Calculate the homology group of the simplicial complex $K$ corresponding to the following graph

It is difficult for me to find the $n$-simplex in $K$. Denote $K_n$ as the set of $n$-simplex of $K$, then it is clear that $K_n$ is empty for $n \neq 0,1,2$. For $K_0$, $K_1$ and $K_2$, I considered three possibilities:

  1. $K_2 = \{ [P_0P_1P_4], [P_1P_2P_4], [P_2P_3P_4],[P_0P_1P_2],[P_1P_2P_3] \}$; $K_1 =\{ [P_0P_1], [P_1P_2],[P_2P_3],[P_0P_2],[P_0P_4], [P_2P_4],[P_1P_3],[P_1P_4],[P_3P_4] \}$; $K_0 = \{ [P_0],[P_1],[P_2],[P_3],[P_4] \}$.

  2. $K_2 = \{ [P_0P_1P_4], [P_1P_2P_4], [P_2P_3P_4] \}$; $K_1 =\{ [P_0P_1], [P_1P_2],[P_2P_3],[P_0P_4], [P_2P_4],[P_1P_4],[P_3P_4] \}$; $K_0 = \{ [P_0],[P_1],[P_2],[P_3],[P_4] \}$.

  3. $K_2 = \{ P_0P_1P_2],[P_1P_2P_3] \}$; $K_1 =\{ [P_0P_1], [P_1P_2],[P_2P_3],[P_0P_2],[P_1P_3] \}$; $K_0 = \{ [P_0],[P_1],[P_2],[P_3] \}$.

All of these had Euler characteristic $1$.

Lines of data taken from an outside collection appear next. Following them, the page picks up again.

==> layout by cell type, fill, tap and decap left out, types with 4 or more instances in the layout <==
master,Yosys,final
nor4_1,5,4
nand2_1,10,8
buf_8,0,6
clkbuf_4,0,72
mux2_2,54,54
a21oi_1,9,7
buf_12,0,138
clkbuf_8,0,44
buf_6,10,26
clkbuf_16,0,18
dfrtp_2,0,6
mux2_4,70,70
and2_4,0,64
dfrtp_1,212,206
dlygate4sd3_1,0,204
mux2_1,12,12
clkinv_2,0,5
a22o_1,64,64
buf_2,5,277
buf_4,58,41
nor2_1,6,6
## src/rtl/ram_scan_reader_if.sv

```systemverilog
// Bundle of scan-control, RAM read-port and display signals for ram_scan_reader.
// slave is the reader; master is whatever drives the controls and owns the RAMs.
interface ram_scan_reader_if #(
  parameter int AW = 4,
  parameter int DW = 4
);
  logic            start;
  logic            abort;
  logic            mode;
  logic            step;
  logic [AW-1:0]   rd_addr;
  logic [DW-1:0]   rd_data0;
  logic [DW-1:0]   rd_data1;
  logic [AW-1:0]   disp_addr;
  logic [DW-1:0]   disp_data0;
  logic [DW-1:0]   disp_data1;
  logic            mismatch;
  logic [AW:0]     mism_cnt;
  logic [DW+AW-1:0] sum0;
  logic            busy;
  logic            done;

  modport slave (
    input  start, abort, mode, step, rd_data0, rd_data1,
    output rd_addr, disp_addr, disp_data0, disp_data1, mismatch, mism_cnt, sum0, busy, done
  );

  modport master (
    output start, abort, mode, step, rd_data0, rd_data1,
    input  rd_addr, disp_addr, disp_data0, disp_data1, mismatch, mism_cnt, sum0, busy, done
  );
endinterface

```

## src/rtl/ram_scan_reader.sv

```systemverilog
// Walks both RAMs in lockstep, latching each word pair for display while
// accumulating a RAM0 checksum and a count of RAM0/RAM1 differences.
module ram_scan_reader #(
  parameter int AW    = 4,
  parameter int DW    = 4,
  parameter int DWELL = 25000000
) (
  input  logic            clk,
  input  logic            rst,
  ram_scan_reader_if.slave bus
);

  localparam int CW = (DWELL > 1) ? $clog2(DWELL) : 1;
  localparam int SW = DW + AW;

  typedef enum logic [2:0] {S_IDLE, S_READ, S_CAPT, S_HOLD, S_DONE} state_t;

  state_t          r_state, w_state_next;
  logic [AW-1:0]   r_addr;
  logic [AW-1:0]   r_disp_addr;
  logic [DW-1:0]   r_disp0;
  logic [DW-1:0]   r_disp1;
  logic            r_mismatch;
  logic [AW:0]     r_mism_cnt;
  logic [SW-1:0]   r_sum0;
  logic [CW-1:0]   r_dwell;

  logic w_begin, w_capt, w_advance, w_count;
  logic w_last, w_diff, w_go;

  assign w_last = (r_addr == {AW{1'b1}});
  assign w_diff = (bus.rd_data0 != bus.rd_data1);
  // Manual mode advances on step; auto mode on the last dwell cycle.
  assign w_go   = bus.mode ? bus.step : (r_dwell == CW'(DWELL - 1));

  always_ff @(posedge clk or negedge rst) begin
    // NOTE: sequential state uses non-blocking assignments so every register
    // samples pre-edge values regardless of statement order.
    if (!rst) r_state <= S_IDLE;
    else      r_state <= w_state_next;
  end

  always_comb begin
    // NOTE: every output of this block is defaulted first so no path leaves
    // a signal unassigned, which would otherwise infer a latch.
    w_state_next = r_state;
    w_begin      = 1'b0;
    w_capt       = 1'b0;
    w_advance    = 1'b0;
    w_count      = 1'b0;
    case (r_state)
      S_IDLE, S_DONE: begin
        if (bus.start) begin
          w_begin      = 1'b1;
          w_state_next = S_READ;
        end
      end
      S_READ: w_state_next = bus.abort ? S_IDLE : S_CAPT;
      S_CAPT: begin
        if (bus.abort) w_state_next = S_IDLE;
        else begin
          w_capt       = 1'b1;
          w_state_next = S_HOLD;
        end
      end
      S_HOLD: begin
        if (bus.abort) w_state_next = S_IDLE;
        else if (w_go) begin
          w_advance    = 1'b1;
          w_state_next = w_last ? S_DONE : S_READ;
        end else begin
          w_count = ~bus.mode;
        end
      end
      default: w_state_next = S_IDLE;
    endcase
  end

  always_ff @(posedge clk or negedge rst) begin
    if (!rst) begin
      r_addr      <= '0;
      r_disp_addr <= '0;
      r_disp0     <= '0;
      r_disp1     <= '0;
      r_mismatch  <= 1'b0;
      r_mism_cnt  <= '0;
      r_sum0      <= '0;
      r_dwell     <= '0;
    end else begin
      // Display registers are deliberately left alone until the first capture.
      if (w_begin) begin
        r_addr     <= '0;
        r_sum0     <= '0;
        r_mism_cnt <= '0;
        r_mismatch <= 1'b0;
      end
      if (w_capt) begin
        r_disp_addr <= r_addr;
        r_disp0     <= bus.rd_data0;
        r_disp1     <= bus.rd_data1;
        r_mismatch  <= w_diff;
        r_sum0      <= r_sum0 + SW'(bus.rd_data0);
        r_mism_cnt  <= r_mism_cnt + (AW+1)'(w_diff);
        r_dwell     <= '0;
      end
      if (w_count) r_dwell <= r_dwell + CW'(1);
      if (w_advance && !w_last) r_addr <= r_addr + AW'(1);
    end
  end

  assign bus.rd_addr    = r_addr;
  assign bus.disp_addr  = r_disp_addr;
  assign bus.disp_data0 = r_disp0;
  assign bus.disp_data1 = r_disp1;
  assign bus.mismatch   = r_mismatch;
  assign bus.mism_cnt   = r_mism_cnt;
  assign bus.sum0       = r_sum0;
  assign bus.busy       = (r_state == S_READ) || (r_state == S_CAPT) || (r_state == S_HOLD);
  assign bus.done       = (r_state == S_DONE);

endmodule

```

## src/flat_wrapper.sv

```systemverilog
// flat-port wrapper written by rule: the top's interface ports become plain ports
module ram_scan_reader_flat 
#(
  parameter int AW    = 4,
  parameter int DW    = 4,
  parameter int DWELL = 25000000
)
  (clk, rst, bus_start, bus_abort, bus_mode, bus_step, bus_rd_data0, bus_rd_data1, bus_rd_addr, bus_disp_addr, bus_disp_data0, bus_disp_data1, bus_mismatch, bus_mism_cnt, bus_sum0, bus_busy, bus_done);
  ram_scan_reader_if #(.AW(AW), .DW(DW)) bus_i ();
  input  logic clk;
  input  logic rst;
  input wire logic [$bits(bus_i.start)-1:0] bus_start;
  input wire logic [$bits(bus_i.abort)-1:0] bus_abort;
  input wire logic [$bits(bus_i.mode)-1:0] bus_mode;
  input wire logic [$bits(bus_i.step)-1:0] bus_step;
  input wire logic [$bits(bus_i.rd_data0)-1:0] bus_rd_data0;
  input wire logic [$bits(bus_i.rd_data1)-1:0] bus_rd_data1;
  output wire logic [$bits(bus_i.rd_addr)-1:0] bus_rd_addr;
  output wire logic [$bits(bus_i.disp_addr)-1:0] bus_disp_addr;
  output wire logic [$bits(bus_i.disp_data0)-1:0] bus_disp_data0;
  output wire logic [$bits(bus_i.disp_data1)-1:0] bus_disp_data1;
  output wire logic [$bits(bus_i.mismatch)-1:0] bus_mismatch;
  output wire logic [$bits(bus_i.mism_cnt)-1:0] bus_mism_cnt;
  output wire logic [$bits(bus_i.sum0)-1:0] bus_sum0;
  output wire logic [$bits(bus_i.busy)-1:0] bus_busy;
  output wire logic [$bits(bus_i.done)-1:0] bus_done;
  assign bus_i.start = bus_start;
  assign bus_i.abort = bus_abort;
  assign bus_i.mode = bus_mode;
  assign bus_i.step = bus_step;
  assign bus_i.rd_data0 = bus_rd_data0;
  assign bus_i.rd_data1 = bus_rd_data1;
  assign bus_rd_addr = bus_i.rd_addr;
  assign bus_disp_addr = bus_i.disp_addr;
  assign bus_disp_data0 = bus_i.disp_data0;
  assign bus_disp_data1 = bus_i.disp_data1;
  assign bus_mismatch = bus_i.mismatch;
  assign bus_mism_cnt = bus_i.mism_cnt;
  assign bus_sum0 = bus_i.sum0;
  assign bus_busy = bus_i.busy;
  assign bus_done = bus_i.done;
  ram_scan_reader #(.AW(AW), .DW(DW), .DWELL(DWELL)) u_core (.clk(clk), .rst(rst), .bus(bus_i));
endmodule
```
<file path="src/rtl/pong_pkg.sv">
// Shared definitions for the pong match sequencer: state codes, player and
// serve-direction encodings, field geometry defaults and a score helper.
package pong_pkg;

   // State codes as seen on the state output port
   localparam logic [2:0] STATE_IDLE_CODE  = 3'd0;
   localparam logic [2:0] STATE_SERVE_CODE = 3'd1;
   localparam logic [2:0] STATE_PLAY_CODE  = 3'd2;
   localparam logic [2:0] STATE_POINT_CODE = 3'd3;
   localparam logic [2:0] STATE_OVER_CODE  = 3'd4;

   typedef enum logic [2:0] {
      ST_IDLE  = STATE_IDLE_CODE,
      ST_SERVE = STATE_SERVE_CODE,
      ST_PLAY  = STATE_PLAY_CODE,
      ST_POINT = STATE_POINT_CODE,
      ST_OVER  = STATE_OVER_CODE
   } match_state_t;

   // Player A defends the top edge, player B the bottom edge
   localparam logic PLAYER_A = 1'b0;
   localparam logic PLAYER_B = 1'b1;

   // Launch direction after a point: toward the player who just conceded
   localparam logic DIR_TOWARD_A = 1'b0;
   localparam logic DIR_TOWARD_B = 1'b1;

   // Field geometry and timing defaults (60 Hz frame at 100 MHz)
   localparam int FRAME_DIV_DEF    = 1666666;
   localparam int FIELD_H_DEF      = 480;
   localparam int WIN_SCORE_DEF    = 7;
   localparam int SERVE_FRAMES_DEF = 60;
   localparam int POINT_FRAMES_DEF = 90;

   localparam int SCORE_W  = 4;
   localparam int POS_W    = 10;
   localparam int HEIGHT_W = 8;

   // Saturating score increment: a score never climbs past the winning total
   function automatic logic [SCORE_W-1:0] score_inc(input logic [SCORE_W-1:0] score,
                                                    input logic [SCORE_W-1:0] limit);
      if (score < limit) begin
         return score + SCORE_W'(1);
      end
      return score;
   endfunction

endpackage

</file>
<file path="src/rtl/pong_match_ctrl_frame_tick_gen.sv">
// Frame divider: free-running counter producing a registered one-cycle pulse
// once every FRAME_DIV clock cycles.
module frame_tick_gen
   import pong_pkg::*;
#(
   parameter int FRAME_DIV = FRAME_DIV_DEF
) (
   input  logic clk,
   input  logic reset,
   output logic frame_tick
);

   localparam int CNT_W = (FRAME_DIV > 2) ? $clog2(FRAME_DIV) : 1;
   localparam logic [CNT_W-1:0] CNT_LAST = CNT_W'(FRAME_DIV - 1);

   logic [CNT_W-1:0] cnt_q;
   logic [CNT_W-1:0] cnt_d;
   logic             tick_q;
   logic             tick_d;

   // Next count and pulse: the pulse lands in the cycle after the last count
   always_comb begin
      cnt_d  = cnt_q + CNT_W'(1);
      tick_d = 1'b0;
      if (cnt_q == CNT_LAST) begin
         cnt_d  = '0;
         tick_d = 1'b1;
      end
   end

   // Counter and pulse registers
   always_ff @(posedge clk) begin
      if (reset) begin
         cnt_q  <= '0;
         tick_q <= 1'b0;
      end else begin
         cnt_q  <= cnt_d;
         tick_q <= tick_d;
      end
   end

   assign frame_tick = tick_q;

endmodule

</file>
<file path="src/rtl/pong_match_ctrl.sv">
// Match sequencer for the pong datapath: frame timing, serve/point pauses,
// miss detection at the top and bottom field edges, scoring and winner.
module pong_match_ctrl
   import pong_pkg::*;
#(
   parameter int FRAME_DIV    = FRAME_DIV_DEF,
   parameter int FIELD_H      = FIELD_H_DEF,
   parameter int WIN_SCORE    = WIN_SCORE_DEF,
   parameter int SERVE_FRAMES = SERVE_FRAMES_DEF,
   parameter int POINT_FRAMES = POINT_FRAMES_DEF
) (
   input  logic                clk,
   input  logic                reset,
   input  logic                start,
   input  logic                pause,
   input  logic [POS_W-1:0]    ball_pos_y,
   input  logic [HEIGHT_W-1:0] ball_height,
   output logic                frame_tick,
   output logic                phys_tick,
   output logic                ball_rst,
   output logic                serve_dir,
   output logic [SCORE_W-1:0]  score_a,
   output logic [SCORE_W-1:0]  score_b,
   output logic                game_over,
   output logic                winner,
   output logic [2:0]          state
);

   // One counter serves both the serve hold and the point pause
   localparam int PHASE_MAX = (SERVE_FRAMES > POINT_FRAMES) ? SERVE_FRAMES : POINT_FRAMES;
   localparam int PHASE_W   = $clog2(PHASE_MAX + 1);
   localparam logic [PHASE_W-1:0] SERVE_LAST = PHASE_W'(SERVE_FRAMES - 1);
   localparam logic [PHASE_W-1:0] POINT_LAST = PHASE_W'(POINT_FRAMES - 1);
   localparam logic [SCORE_W-1:0] WIN       = SCORE_W'(WIN_SCORE);
   localparam logic [POS_W:0]     FIELD_LIM = (POS_W + 1)'(FIELD_H);

   match_state_t         state_q;
   match_state_t         state_d;
   logic [PHASE_W-1:0]   phase_q;
   logic [PHASE_W-1:0]   phase_d;
   logic [SCORE_W-1:0]   score_a_q;
   logic [SCORE_W-1:0]   score_a_d;
   logic [SCORE_W-1:0]   score_b_q;
   logic [SCORE_W-1:0]   score_b_d;
   logic                 serve_dir_q;
   logic                 serve_dir_d;
   logic                 winner_q;
   logic                 winner_d;
   logic                 start_q;

   logic                 start_rise;
   logic [POS_W:0]       ball_bottom;
   logic                 miss_top;
   logic                 miss_bot;

   frame_tick_gen #(
      .FRAME_DIV (FRAME_DIV)
   ) u_frame_tick_gen (
      .clk        (clk),
      .reset      (reset),
      .frame_tick (frame_tick)
   );

   assign start_rise = start & ~start_q;

   // Bottom edge uses one extra bit so y + height cannot wrap
   assign ball_bottom = {1'b0, ball_pos_y} + {{(POS_W + 1 - HEIGHT_W){1'b0}}, ball_height};
   assign miss_top    = (ball_pos_y == '0);
   assign miss_bot    = (ball_bottom >= FIELD_LIM);

   // Physics only advances on frame ticks while playing and not paused
   assign phys_tick = frame_tick & (state_q == ST_PLAY) & ~pause;

   // Next-state, tick-phase and scoring logic
   always_comb begin
      state_d     = state_q;
      phase_d     = phase_q;
      score_a_d   = score_a_q;
      score_b_d   = score_b_q;
      serve_dir_d = serve_dir_q;
      winner_d    = winner_q;

      unique case (state_q)
         ST_IDLE: begin
            score_a_d = '0;
            score_b_d = '0;
            phase_d   = '0;
            if (start_rise) begin
               state_d = ST_SERVE;
            end
         end

         ST_SERVE: begin
            if (frame_tick) begin
               if (phase_q == SERVE_LAST) begin
                  phase_d = '0;
                  state_d = ST_PLAY;
               end else begin
                  phase_d = phase_q + PHASE_W'(1);
               end
            end
         end

         ST_PLAY: begin
            // A top miss takes priority when both edges are touched
            if (phys_tick) begin
               if (miss_top) begin
                  score_b_d   = score_inc(score_b_q, WIN);
                  serve_dir_d = DIR_TOWARD_A;
                  phase_d     = '0;
                  state_d     = ST_POINT;
               end else if (miss_bot) begin
                  score_a_d   = score_inc(score_a_q, WIN);
                  serve_dir_d = DIR_TOWARD_B;
                  phase_d     = '0;
                  state_d     = ST_POINT;
               end
            end
         end

         ST_POINT: begin
            if (frame_tick) begin
               if (phase_q == POINT_LAST) begin
                  phase_d = '0;
                  if (score_a_q == WIN) begin
                     winner_d = PLAYER_A;
                     state_d  = ST_OVER;
                  end else if (score_b_q == WIN) begin
                     winner_d = PLAYER_B;
                     state_d  = ST_OVER;
                  end else begin
                     state_d  = ST_SERVE;
                  end
               end else begin
                  phase_d = phase_q + PHASE_W'(1);
               end
            end
         end

         ST_OVER: begin
            // Scores clear together with the return to IDLE
            if (start_rise) begin
               score_a_d   = '0;
               score_b_d   = '0;
               serve_dir_d = DIR_TOWARD_A;
               winner_d    = PLAYER_A;
               state_d     = ST_IDLE;
            end
         end

         default: begin
            state_d = ST_IDLE;
         end
      endcase
   end

   // State, counters, scores and start edge detector
   always_ff @(posedge clk) begin
      if (reset) begin
         state_q     <= ST_IDLE;
         phase_q     <= '0;
         score_a_q   <= '0;
         score_b_q   <= '0;
         serve_dir_q <= DIR_TOWARD_A;
         winner_q    <= PLAYER_A;
         start_q     <= 1'b0;
      end else begin
         state_q     <= state_d;
         phase_q     <= phase_d;
         score_a_q   <= score_a_d;
         score_b_q   <= score_b_d;
         serve_dir_q <= serve_dir_d;
         winner_q    <= winner_d;
         start_q     <= start;
      end
   end

   assign ball_rst  = (state_q != ST_PLAY);
   assign game_over = (state_q == ST_OVER);
   assign serve_dir = serve_dir_q;
   assign winner    = winner_q;
   assign score_a   = score_a_q;
   assign score_b   = score_b_q;
   assign state     = state_q;

endmodule
</file>
### src/rtl/loa_ram_reader.sv
// Streams a window of the capture RAM out through a ready/valid port.
// Optional macro LOA_READER_DECIM_EN adds a decim input (address stride decim+1).
module loa_ram_reader
    import loa_pkg::*;
#(
    parameter int ADDR_W     = LOA_ADDR_W,
    parameter int DATA_W     = LOA_DATA_W,
    parameter int FIFO_DEPTH = 4
) (
    input  logic              clk_50M,
    input  logic              rst,
    input  logic              start,
    input  logic              abort,
    input  logic [ADDR_W-1:0] start_addr,
    input  logic [ADDR_W-1:0] length,
`ifdef LOA_READER_DECIM_EN
    input  logic [LOA_DECIM_W-1:0] decim,
`endif
    output logic              rd_en,
    output logic [ADDR_W-1:0] rd_addr,
    input  logic [DATA_W-1:0] rd_data,
    output logic [DATA_W-1:0] out_data,
    output logic              out_valid,
    input  logic              out_ready,
    output logic              out_last,
    output logic              busy,
    output logic              done
);

    localparam int CW = $clog2(FIFO_DEPTH + 1);

    loa_state_e        state_q, state_d;
    logic [ADDR_W-1:0] addr_q, addr_d;
    logic [ADDR_W:0]   rd_left_q, rd_left_d;
    logic [ADDR_W:0]   out_left_q, out_left_d;
    logic              inflight_q, inflight_d;
    logic              done_q, done_d;
    logic [ADDR_W-1:0] step;
    logic [ADDR_W:0]   len_full;
    logic [CW-1:0]     fifo_count;
    logic [CW:0]       occ_sum;
    logic              start_ok, abort_ok, issue, xfer;

`ifdef LOA_READER_DECIM_EN
    logic [ADDR_W-1:0] step_q, step_d;
    assign step = step_q;
`else
    assign step = ADDR_W'(1);
`endif

    always_comb begin
        len_full = (length == '0) ? {1'b1, {ADDR_W{1'b0}}} : {1'b0, length};
    end

    // Occupancy plus the read whose data lands next cycle; the headroom keeps
    // the FIFO from ever overflowing when the sink stalls.
    assign occ_sum  = {1'b0, fifo_count} + (CW + 1)'(inflight_q);
    assign start_ok = (state_q == ST_IDLE) && start && !abort;
    assign abort_ok = (state_q != ST_IDLE) && abort;
    assign issue    = (state_q == ST_READ) && !abort && (occ_sum <= (CW + 1)'(FIFO_DEPTH - 2));
    assign xfer     = out_valid && out_ready;
    assign out_last = out_valid && (out_left_q == (ADDR_W + 1)'(1));

    always_comb begin
        state_d    = state_q;
        addr_d     = addr_q;
        rd_left_d  = rd_left_q;
        out_left_d = out_left_q;
        inflight_d = issue;
        done_d     = xfer && out_last && !abort_ok;
`ifdef LOA_READER_DECIM_EN
        step_d     = step_q;
`endif
        case (state_q)
            ST_IDLE: begin
                if (start_ok) begin
                    state_d    = ST_READ;
                    addr_d     = start_addr;
                    rd_left_d  = len_full;
                    out_left_d = len_full;
`ifdef LOA_READER_DECIM_EN
                    step_d     = ADDR_W'(decim) + ADDR_W'(1);
`endif
                end
            end
            ST_READ: begin
                if (issue) begin
                    addr_d    = addr_q + step;
                    rd_left_d = rd_left_q - 1'b1;
                    if (rd_left_q == (ADDR_W + 1)'(1)) begin
                        state_d = ST_DRAIN;
                    end
                end
            end
            ST_DRAIN: begin
                if (xfer && out_last) begin
                    state_d = ST_IDLE;
                end
            end
            default: state_d = ST_IDLE;
        endcase
        if (xfer && state_q != ST_IDLE) begin
            out_left_d = out_left_q - 1'b1;
        end
        // Abort drops the data of any read still in flight.
        if (abort_ok) begin
            state_d    = ST_IDLE;
            inflight_d = 1'b0;
        end
    end

    always_ff @(posedge clk_50M or posedge rst) begin
        if (rst) begin
            state_q    <= ST_IDLE;
            addr_q     <= '0;
            rd_left_q  <= '0;
            out_left_q <= '0;
            inflight_q <= 1'b0;
            done_q     <= 1'b0;
`ifdef LOA_READER_DECIM_EN
            step_q     <= ADDR_W'(1);
`endif
        end else begin
            state_q    <= state_d;
            addr_q     <= addr_d;
            rd_left_q  <= rd_left_d;
            out_left_q <= out_left_d;
            inflight_q <= inflight_d;
            done_q     <= done_d;
`ifdef LOA_READER_DECIM_EN
            step_q     <= step_d;
`endif
        end
    end

    loa_rd_fifo #(
        .DEPTH (FIFO_DEPTH),
        .W     (DATA_W)
    ) u_fifo (
        .clk     (clk_50M),
        .rst     (rst),
        .flush   (abort_ok),
        .wr_en   (inflight_q),
        .wr_data (rd_data),
        .rd_en   (xfer),
        .rd_data (out_data),
        .valid   (out_valid),
        .count   (fifo_count)
    );

    assign rd_en   = issue;
    assign rd_addr = addr_q;
    assign busy    = (state_q != ST_IDLE);
    assign done    = done_q;

endmodule
### config.mk
export PLATFORM = sky130hd
export DESIGN_NAME = loa_ram_reader
export DESIGN_NICKNAME = d
export VERILOG_FILES = /design/src/rtl/loa_pkg.sv /design/src/rtl/loa_rd_fifo.sv /design/src/rtl/loa_ram_reader.sv
export SDC_FILE = /design/constraint.sdc
export NUM_CORES = 1
export LEC_CHECK = 0
export CORE_MARGIN = 4
export CORE_UTILIZATION = 45
export CTS_CLUSTER_SIZE = 10
export DETAILED_ROUTE_END_ITERATION = 6
export GPL_TIMING_DRIVEN = 0
export PLACE_DENSITY = 0.71
export SYNTH_ARGS = -nofsm -noshare
export SYNTH_HDL_FRONTEND = slang
export SYNTH_SLANG_ARGS = --single-unit
### constraint.sdc
create_clock -name clk_50M -period 9.36 [get_ports clk_50M]
set_clock_uncertainty 0.15 [all_clocks]
set_input_delay 1.872 -clock clk_50M [delete_from_list [all_inputs] [get_ports clk_50M]]
set_output_delay 1.872 -clock clk_50M [all_outputs]
set_load 0.05 [all_outputs]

But the answer given in the book says $H_1(K) \cong R^3$, $H_0(K) \cong R$, $H_n(K) = 0$ for other $n$. The Euler characteristic is not $1$, so I was wrong.

Would you please tell me what are the $n$-simplex?

Many thanks!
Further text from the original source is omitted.